WHAT IS BEING ASKED >> Look for the word "quarter" in the records, and copy each line where it appears.

DATASET RECORDS >>

`src/shared/hsp_pkg.sv`:
```
// Overview of operation
// Indicator asserted at high speed, negated full
// Indicator polarity set by latched select-hi strap
// Port power enable: one on, zero off
// Combined pin: open-drain enable plus overcurrent sense
// Charge-support strap latched; one enables charging
// Local supply sampled in configuration after reset
// Latched supply held unless dynamic switching enabled
// Switch register resets 0xc1; 0x41 enables dynamic
// Switch register written by host or config memory
// Supply detect in use: nonremovable straps ignored
// Straps latched at power-on and reset release
// Two select straps choose configuration method
// Board drives supply detect: zero bus, one local
// Shared pin output held off until strap latched
package hsp_pkg;
    // ========================================
    // Register map
    localparam logic [15:0] HSP_SWITCH_CTRL_ADDR = 16'h4134;
    localparam logic [7:0] HSP_SWITCH_CTRL_RST = 8'hc1;
    localparam logic [7:0] HSP_SWITCH_CTRL_DYN = 8'h41;
    // ========================================
    // Timing
    localparam int HSP_CLK_MHZ = 125;
    localparam int HSP_CFG_NS = 1000;
    localparam int HSP_CFG_CYCLES = (HSP_CFG_NS * HSP_CLK_MHZ + 999) / 1000;
    typedef enum logic [2:0] {
        HSP_LATCH = 3'b001,
        HSP_CONFIG = 3'b010,
        HSP_RUN = 3'b100
    } hsp_state_t;
endpackage

```
`src/hw/hsp_port_power.sv`:
```
module hsp_port_power
    import hsp_pkg::*;
(
    input wire logic clk,
    input wire logic resetn,
    input wire logic outEnable,
    input wire logic combined,
    input wire logic powerOn,
    input wire logic pinIn,
    output logic pinOut,
    output logic pinOe,
    output logic overcurrentL
);
    logic syncA_reg;
    logic syncB_reg;

    always_ff @(posedge clk or negedge resetn) begin
        if (!resetn) begin
            syncA_reg <= 1'b0;
            syncB_reg <= 1'b0;
        end else begin
            syncA_reg <= pinIn;
            syncB_reg <= syncA_reg;
        end
    end

    always_ff @(posedge clk or negedge resetn) begin
        if (!resetn) begin
            pinOut <= 1'b0;
            pinOe <= 1'b0;
            overcurrentL <= 1'b1;
        end else if (!outEnable) begin
            pinOut <= 1'b0;
            pinOe <= 1'b0;
            overcurrentL <= 1'b1;
        end else if (combined) begin
            // Open-drain: drive low for off, release for on
            pinOut <= 1'b0;
            pinOe <= !powerOn;
            overcurrentL <= powerOn ? syncB_reg : 1'b1;
        end else begin
            pinOut <= powerOn;
            pinOe <= 1'b1;
            overcurrentL <= 1'b1;
        end
    end
endmodule

```
`src/hw/hsp_strap_power.sv`:
```
module hsp_strap_power
    import hsp_pkg::*;
#(
    parameter int NUM_PORTS = 2
) (
    input wire logic clk,
    input wire logic resetn,
    input wire logic externalChipRstL,
    input wire logic highSpeedConnected,
    input wire logic hsIndPinIn,
    input wire logic configSelectLoIn,
    input wire logic localSupplyDetect,
    input wire logic [1:0] nonremovableStraps,
    input wire logic [NUM_PORTS-1:0] portPinIn,
    input wire logic [NUM_PORTS-1:0] portCombinedCfg,
    input wire logic [NUM_PORTS-1:0] portPowerOn,
    input wire logic [1:0] nonremovableCfg,
    input wire logic regWrite,
    input wire logic [15:0] regAddr,
    input wire logic [7:0] regWdata,
    output logic [7:0] regRdata,
    output logic highSpeedIndicator,
    output logic highSpeedIndicatorOe,
    output logic [NUM_PORTS-1:0] portPinOut,
    output logic [NUM_PORTS-1:0] portPinOe,
    output logic [NUM_PORTS-1:0] overcurrentL,
    output logic [NUM_PORTS-1:0] chargeSupport,
    output logic [1:0] configMethod,
    output logic [1:0] nonremovable,
    output logic selfPowered,
    output logic configDone
);
    initial begin
        if (NUM_PORTS < 1 || NUM_PORTS > 8) $error("NUM_PORTS out of range");
    end

    // ========================================
    // Input synchronisers
    logic [3+NUM_PORTS:0] syncA_reg;
    logic [3+NUM_PORTS:0] syncB_reg;
    always_ff @(posedge clk or negedge resetn) begin
        if (!resetn) begin
            syncA_reg <= '0;
            syncB_reg <= '0;
        end else begin
            syncA_reg <= {externalChipRstL, hsIndPinIn, configSelectLoIn,
                          localSupplyDetect, portPinIn};
            syncB_reg <= syncA_reg;
        end
    end
    logic extRstS;
    logic selHiS;
    logic selLoS;
    logic supplyS;
    logic [NUM_PORTS-1:0] portS;
    assign {extRstS, selHiS, selLoS, supplyS, portS} = syncB_reg;

    // Nonremovable straps are pins too, so they get the same two stages
    logic [1:0] nrSyncA_reg;
    logic [1:0] nrSyncB_reg;
    always_ff @(posedge clk or negedge resetn) begin
        if (!resetn) begin
            nrSyncA_reg <= 2'h0;
            nrSyncB_reg <= 2'h0;
        end else begin
            nrSyncA_reg <= nonremovableStraps;
            nrSyncB_reg <= nrSyncA_reg;
        end
    end

    logic extRstPrev_reg;
    always_ff @(posedge clk or negedge resetn) begin
        if (!resetn) extRstPrev_reg <= 1'b0;
        else extRstPrev_reg <= extRstS;
    end
    logic extRise;
    assign extRise = extRstS && !extRstPrev_reg;

    // ========================================
    // Sequencer: latch straps, configure, run
    // Drivers drop one edge after leaving run, then two sync stages
    localparam logic [1:0] LATCH_WAIT = 2'h3;
    hsp_state_t state_reg;
    logic [15:0] cfgCnt_reg;
    logic [1:0] latchCnt_reg;
    always_ff @(posedge clk or negedge resetn) begin
        if (!resetn) begin
            state_reg <= HSP_LATCH;
            cfgCnt_reg <= '0;
            latchCnt_reg <= 2'h0;
        end else if (extRise) begin
            state_reg <= HSP_LATCH;
            latchCnt_reg <= 2'h0;
        end else begin
            case (state_reg)
                HSP_LATCH: begin
                    // Strap pins must show the resistor, not our driver
                    if (latchCnt_reg == LATCH_WAIT) begin
                        state_reg <= HSP_CONFIG;
                        cfgCnt_reg <= '0;
                    end else begin
                        latchCnt_reg <= latchCnt_reg + 2'h1;
                    end
                end
                HSP_CONFIG: begin
                    cfgCnt_reg <= cfgCnt_reg + 16'h0001;
                    if (cfgCnt_reg == 16'(HSP_CFG_CYCLES - 1))
                        state_reg <= HSP_RUN;
                end
                HSP_RUN: state_reg <= HSP_RUN;
                default: begin
                    state_reg <= HSP_LATCH;
                    latchCnt_reg <= 2'h0;
                end
            endcase
        end
    end
    logic latchNow;
    assign latchNow = (state_reg == HSP_LATCH) &&
        (latchCnt_reg == LATCH_WAIT) && !extRise;

    // Supply detect always in use here
    logic supplyUse;
    assign supplyUse = 1'b1;

    // ========================================
    // Strap capture
    logic selHi_reg;
    always_ff @(posedge clk or negedge resetn) begin
        if (!resetn) begin
            selHi_reg <= 1'b0;
            configMethod <= 2'h0;
            chargeSupport <= '0;
            nonremovable <= 2'h0;
        end else if (latchNow) begin
            selHi_reg <= selHiS;
            configMethod <= {selHiS, selLoS};
            chargeSupport <= portS;
            nonremovable <= nrSyncB_reg;
        end else if (state_reg == HSP_RUN && supplyUse) begin
            nonremovable <= nonremovableCfg;
        end
    end

    // ========================================
    // Local supply control register
    logic [7:0] switchCtrl_reg;
    always_ff @(posedge clk or negedge resetn) begin
        if (!resetn) switchCtrl_reg <= HSP_SWITCH_CTRL_RST;
        else if (regWrite && regAddr == HSP_SWITCH_CTRL_ADDR)
            switchCtrl_reg <= regWdata;
    end
    always_ff @(posedge clk or negedge resetn) begin
        if (!resetn) regRdata <= 8'h00;
        else if (regAddr == HSP_SWITCH_CTRL_ADDR) regRdata <= switchCtrl_reg;
        else regRdata <= 8'h00;
    end
    logic dynamic;
    assign dynamic = (switchCtrl_reg == HSP_SWITCH_CTRL_DYN);

    always_ff @(posedge clk or negedge resetn) begin
        if (!resetn) begin
            selfPowered <= 1'b0;
            configDone <= 1'b0;
        end else begin
            configDone <= (state_reg == HSP_RUN);
            if (state_reg == HSP_CONFIG)
                selfPowered <= supplyS;
            else if (state_reg == HSP_RUN && dynamic)
                selfPowered <= supplyS;
        end
    end

    // ========================================
    // High-speed indicator
    always_ff @(posedge clk or negedge resetn) begin
        if (!resetn) begin
            highSpeedIndicator <= 1'b0;
            highSpeedIndicatorOe <= 1'b0;
        end else begin
            highSpeedIndicatorOe <= (state_reg == HSP_RUN);
            highSpeedIndicator <= highSpeedConnected ^ selHi_reg;
        end
    end

    // ========================================
    // Port power pins
    for (genvar i = 0; i < NUM_PORTS; i++) begin : gPort
        hsp_port_power uPort (
            .clk(clk),
            .resetn(resetn),
            .outEnable(state_reg == HSP_RUN),
            .combined(portCombinedCfg[i]),
            .powerOn(portPowerOn[i]),
            .pinIn(portPinIn[i]),
            .pinOut(portPinOut[i]),
            .pinOe(portPinOe[i]),
            .overcurrentL(overcurrentL[i])
        );
    end
endmodule

```
`config.mk`:
```
export PLATFORM = sky130hd
export DESIGN_NAME = hsp_strap_power
export DESIGN_NICKNAME = d
export VERILOG_FILES = /design/src/shared/hsp_pkg.sv /design/src/hw/hsp_port_power.sv /design/src/hw/hsp_strap_power.sv
export SDC_FILE = /design/constraint.sdc
export NUM_CORES = 1
export LEC_CHECK = 0
export ABC_AREA = 0
export BUFFER_PORTS_ARGS = -buffer_cell sky130_fd_sc_hd__buf_2
export CAP_MARGIN = 5
export CELL_PAD_IN_SITES_DETAIL_PLACEMENT = 1
export CELL_PAD_IN_SITES_GLOBAL_PLACEMENT = 1
export CORE_MARGIN = 2
export CORE_UTILIZATION = 40
export DETAILED_ROUTE_END_ITERATION = 8
export GPL_TIMING_DRIVEN = 0
export PLACE_DENSITY = 0.76
export SYNTH_ARGS = -nofsm -noshare
export SYNTH_HDL_FRONTEND = slang
export SYNTH_SLANG_ARGS = --single-unit
```
`constraint.sdc`:
```
create_clock -name clk -period 4.5 [get_ports clk]
set_clock_uncertainty 0.1 [all_clocks]
set_input_delay 0.675 -clock clk [delete_from_list [all_inputs] [get_ports clk]]
set_output_delay 0.675 -clock clk [all_outputs]
set_load 0.01 [all_outputs]
```
==> impl_summary.txt, run 1 <==
----------------------------------------------------
[Outcome]
  Status ... finished clean

[Route]
  Vias post-DR ... between 2000 and 2500
  DR pass1 iterations ... 4
  Remaining antenna violation count ... 0
  Detailed router's first-iteration violation count ... 100
  Detail-routed via count per cell ... ~5
  DRC viols ... 0
  Sum of routed wire length over all layers ... 6.48 mm
  Post-detailed-route wirelength per cell ... 15.5 µm

[Cells and area]
  Ratio of cells with drive above 1 in the final layout ... 36.4%
  Area added between synthesis and finish ... 23.2%
  Ant diodes ... 0
  Fillers ... roughly 770
  Max reg flops ... 16
  Number of nets in the finished design ... 361
  Final core occ ... 51.4%
  Final standard cell count with taps included and fillers excluded ... 417

[Global routing]
  Met2 layer usage reported by global route ... between 30% and 40%
  Met3 GRT Util ... ~4.7%
  GR met1 Demand/Resource ... a little under a quarter
  Initial antenna violation count ... 0
  Maximum number of pins on one net before global-route repair ... 70
  GRT Max-Usage Layer ... met2
  Total congestion overflow after global routing ... 0
  Number of global-route vias before repair ... approximately 2300
  First-pass GRT wire length ... between 10 and 15 mm
  GRT Total Usage ... just under 20%

[Critical path]
  Required arrival time at the worst endpoint ... 4600 ps
  Worst Setup Path Type ... register to register
  Reg-to-Reg Start ... state_reg[0]
  Peak fanout along the critical path ... 10
  Crit end category ... register
  Data arrival time of the critical path ... around 2700 ps
  Worst reg2reg endpoint ... cfgCnt_reg[4]
  Startpoint type of the worst setup path ... register
  Reg-to-reg slack, setup ... about 1900 ps
  Worst R2R Path Depth ... 4

[Place]
  HPWL after detailed placement ... approximately 4.7 mm
  Port Buffer Count ... 65
  Final weighted congestion in routability-driven placement ... 0.802
  Cell count after placement ... ~400

[Clock network]
  Worst-path clk slew ... approximately 70 ps
  Source-to-sink clock delay at the later pin of the worst-skew pair ... between 300 and 400 ps
  Clk buf depth ... 2
  Post-CTS sizing ... 0
  Number of H-tree levels ... 3
  Buffer cell driving the clock tree root ... sky130_fd_sc_hd__clkbuf_8
  TritonCTS clock tree ... yes
  Setup repair bufs after CTS ... 0
  Clock Sinks ... 69
  Post-cts hold buffer count ... 0
  Number of buffers added by the clock tree synthesis step ... 9

[Hold path]
  Hold EP ... syncB_reg[4]
  Hold_sp ... syncA_reg[4]
  Worst hold-check path type ... register to register
  Worst hold path cell count ... 0

[STA]
  RSZ-0062 raised after global routing ... no
  Max-slew violation count ... 0
  Endpoints failing hold ... 0
  Max_slew headroom ... roughly 24%
  Worst-Margin Slew ... around 1100 ps
  Final worst path period share ... between 50 and 60%
  Post-Route Setup TNS ... 0 ps
  Max Freq ... between 0.3 and 0.4 GHz
  Total of endpoints with negative setup slack in the final report ... 0
  Minimum clock period ... ~2600 ps

[Synthesis]
  Dominant synthesized flop cell ... sky130_fd_sc_hd__dfrtp_1
  Most instantiated cells after synthesis ... 63 x sky130_fd_sc_hd__dfrtp_1, 23 x sky130_fd_sc_hd__nand2_1, 14 x sky130_fd_sc_hd__a21oi_1
  Async set-reset flop share out of synthesis ... 100%
  Cell area after technology mapping ... 0.00286 mm²
  Number of enable-type register cells in the synthesized netlist ... 0
  Synth warnings ... 0
  Synth cell types ... between 40 and 50
  Post-Synthesis Net Count ... around 290
  Yosys reg bits ... between 60 and 70
  Top cell type's share of synthesized area ... between 50 and 60%
  Gate count after technology mapping ... 240
  Most area-consuming cells after synthesis ... sky130_fd_sc_hd__dfrtp_1 55%, sky130_fd_sc_hd__dfstp_2 5.5%, sky130_fd_sc_hd__mux2_2 3.9%
  Most frequent cell after synthesis ... sky130_fd_sc_hd__dfrtp_1
  Sequential-to-total area share from yosys stat ... roughly three fifths
  Mean cell area of the mapped netlist ... ~12 µm²
  Cell type with the largest total area after synthesis ... sky130_fd_sc_hd__dfrtp_1

[Floorplanning]
  Die outline area ... 0.00785 mm²
  Number of placed I/O pins ... 66
  Row count ... 30
  Chip Width ... 88.6 µm
  Total core area ... between 0.006 and 0.007 mm²
  Die height ... 88.6 µm
  Initial Util ... between 40% and 50%

[Pwr]
  Power share of the combinational group ... 15.8%
  IR drop worst, VDD ... roughly 170 µV
  Power per standard cell area ... 430 mW/mm²
  Share of total power consumed by net switching ... a little over a quarter
  Fraction of power consumed by sequential logic ... between 40% and 50%
  Internal power ... between 1000 and 1500 µW
  Clk pwr share ... 36.3%
  Leakage power figure ... roughly 0.0017 µW
  Total net switching power ... around 410 µW

[Job]
  Max-cap viol count ... 0

----------------------------------------------------
-- worst max-delay path by stage --
| stage | endpoint | slack (ps) | from | depth (start not counted) |
|---|---|---|---|---|
| final | cfgCnt_reg[4] | 1910 | state_reg[0] | 4 |
| after global routing | cfgCnt_reg[4] | 1710 | state_reg[0] | 4 |
| after CTS | cfgCnt_reg[4] | 1850 | state_reg[0] | 4 |
| after detailed placement | cfgCnt_reg[4] | 1890 | state_reg[0] | 4 |
| after global placement | cfgCnt_reg[2] | 1930 | state_reg[0] | 4 |
| after floorplan | switchCtrl_reg[1] | 2230 | regAddr[1] | 4 |
-- kinds of logic after synthesis --
group                    share of synthesized area (%)
AND/OR/NAND/NOR                                   20.4
flip-flops                                        60.6
AO/OA/AOI/OAI                                     8.34
buffers and inverters                             3.84
multiplexers                                      4.28
XOR/XNOR                                          1.22
adder cells (fa/ha/maj)                           1.31
-- layout by cell type (no fill, tap or decap), types with 2 or more instances in the layout --
cell type / instances
sky130_fd_sc_hd__buf_2: 65
sky130_fd_sc_hd__dfrtp_1: 63
sky130_fd_sc_hd__nand2_1: 23
sky130_fd_sc_hd__a21oi_1: 14
sky130_fd_sc_hd__nand3_1: 11
sky130_fd_sc_hd__o31ai_1: 10
sky130_fd_sc_hd__mux2_2: 10
sky130_fd_sc_hd__clkbuf_8: 10
sky130_fd_sc_hd__or4_1: 9
sky130_fd_sc_hd__buf_4: 9
sky130_fd_sc_hd__and2_2: 8
sky130_fd_sc_hd__clkbuf_1: 8
sky130_fd_sc_hd__o21ai_0: 7
sky130_fd_sc_hd__dfstp_2: 6
sky130_fd_sc_hd__inv_1: 5
sky130_fd_sc_hd__nor2_1: 5
sky130_fd_sc_hd__nand4b_1: 4
sky130_fd_sc_hd__nor3_1: 4
sky130_fd_sc_hd__nand2b_1: 4
sky130_fd_sc_hd__or3_1: 3
sky130_fd_sc_hd__nor3b_1: 3
sky130_fd_sc_hd__nor4_1: 3
sky130_fd_sc_hd__xnor2_1: 3
sky130_fd_sc_hd__ha_1: 3
sky130_fd_sc_hd__or4_4: 2
sky130_fd_sc_hd__nand3b_1: 2
sky130_fd_sc_hd__a22oi_1: 2
sky130_fd_sc_hd__and4_1: 2
sky130_fd_sc_hd__nand4_1: 2
sky130_fd_sc_hd__bufinv_16: 2
-- through the flow --
stage	cell area (µm²)	hold WS [ps]	setup WS [ps]	total power, µW
2_1_floorplan	2860	231	2230	867
3_3_place_gp	3310	232	1930	969
3_5_place_dp	3310	241	1890	983
4_1_cts	3530	255	1850	1540
5_1_grt	3530	259	1710	1610
6_report	3530	251	1910	1520
-- worst max-delay path, cell delays in order, from the launching register on --
cell                       delay (ps)
sky130_fd_sc_hd__dfstp_2          610
sky130_fd_sc_hd__nand3b_1         210
sky130_fd_sc_hd__nor3_1           920
sky130_fd_sc_hd__clkbuf_1         500
sky130_fd_sc_hd__nor2_1           110
-- layer usage --
metal  up-vias  share of wire, %
met3        11               3.9
met5         -                 0
met2        45                52
li1       1007                 -
met4         0               1.2
met1      1059                42
-- layout make-up --
cell class	count	area [µm²]	share of cell area [%]
Sequential cell	69	1730	49.1
Clock buffer	12	145	4.11
Clock inverter	4	72.6	2.06
Buffer	16	91.3	2.59
Multi-Input combinational cell	150	1020	28.9
Inverter	5	18.8	0.532
Tap cell	96	120	3.40
Timing Repair Buffer	65	328	9.29
-- power groups by stage --
stage	registers (µW)	clock network, µW	logic (µW)
after floorplan	742	0	125
after global placement	735	0	234
after detailed placement	739	0	244
after CTS	727	565	246
after global routing	739	594	276
final	727	551	241
No activity file was read; power rests on OpenSTA's default activity.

COMPLETED EXERCISE >>
  GR met1 Demand/Resource ... a little under a quarter
  Share of total power consumed by net switching ... a little over a quarter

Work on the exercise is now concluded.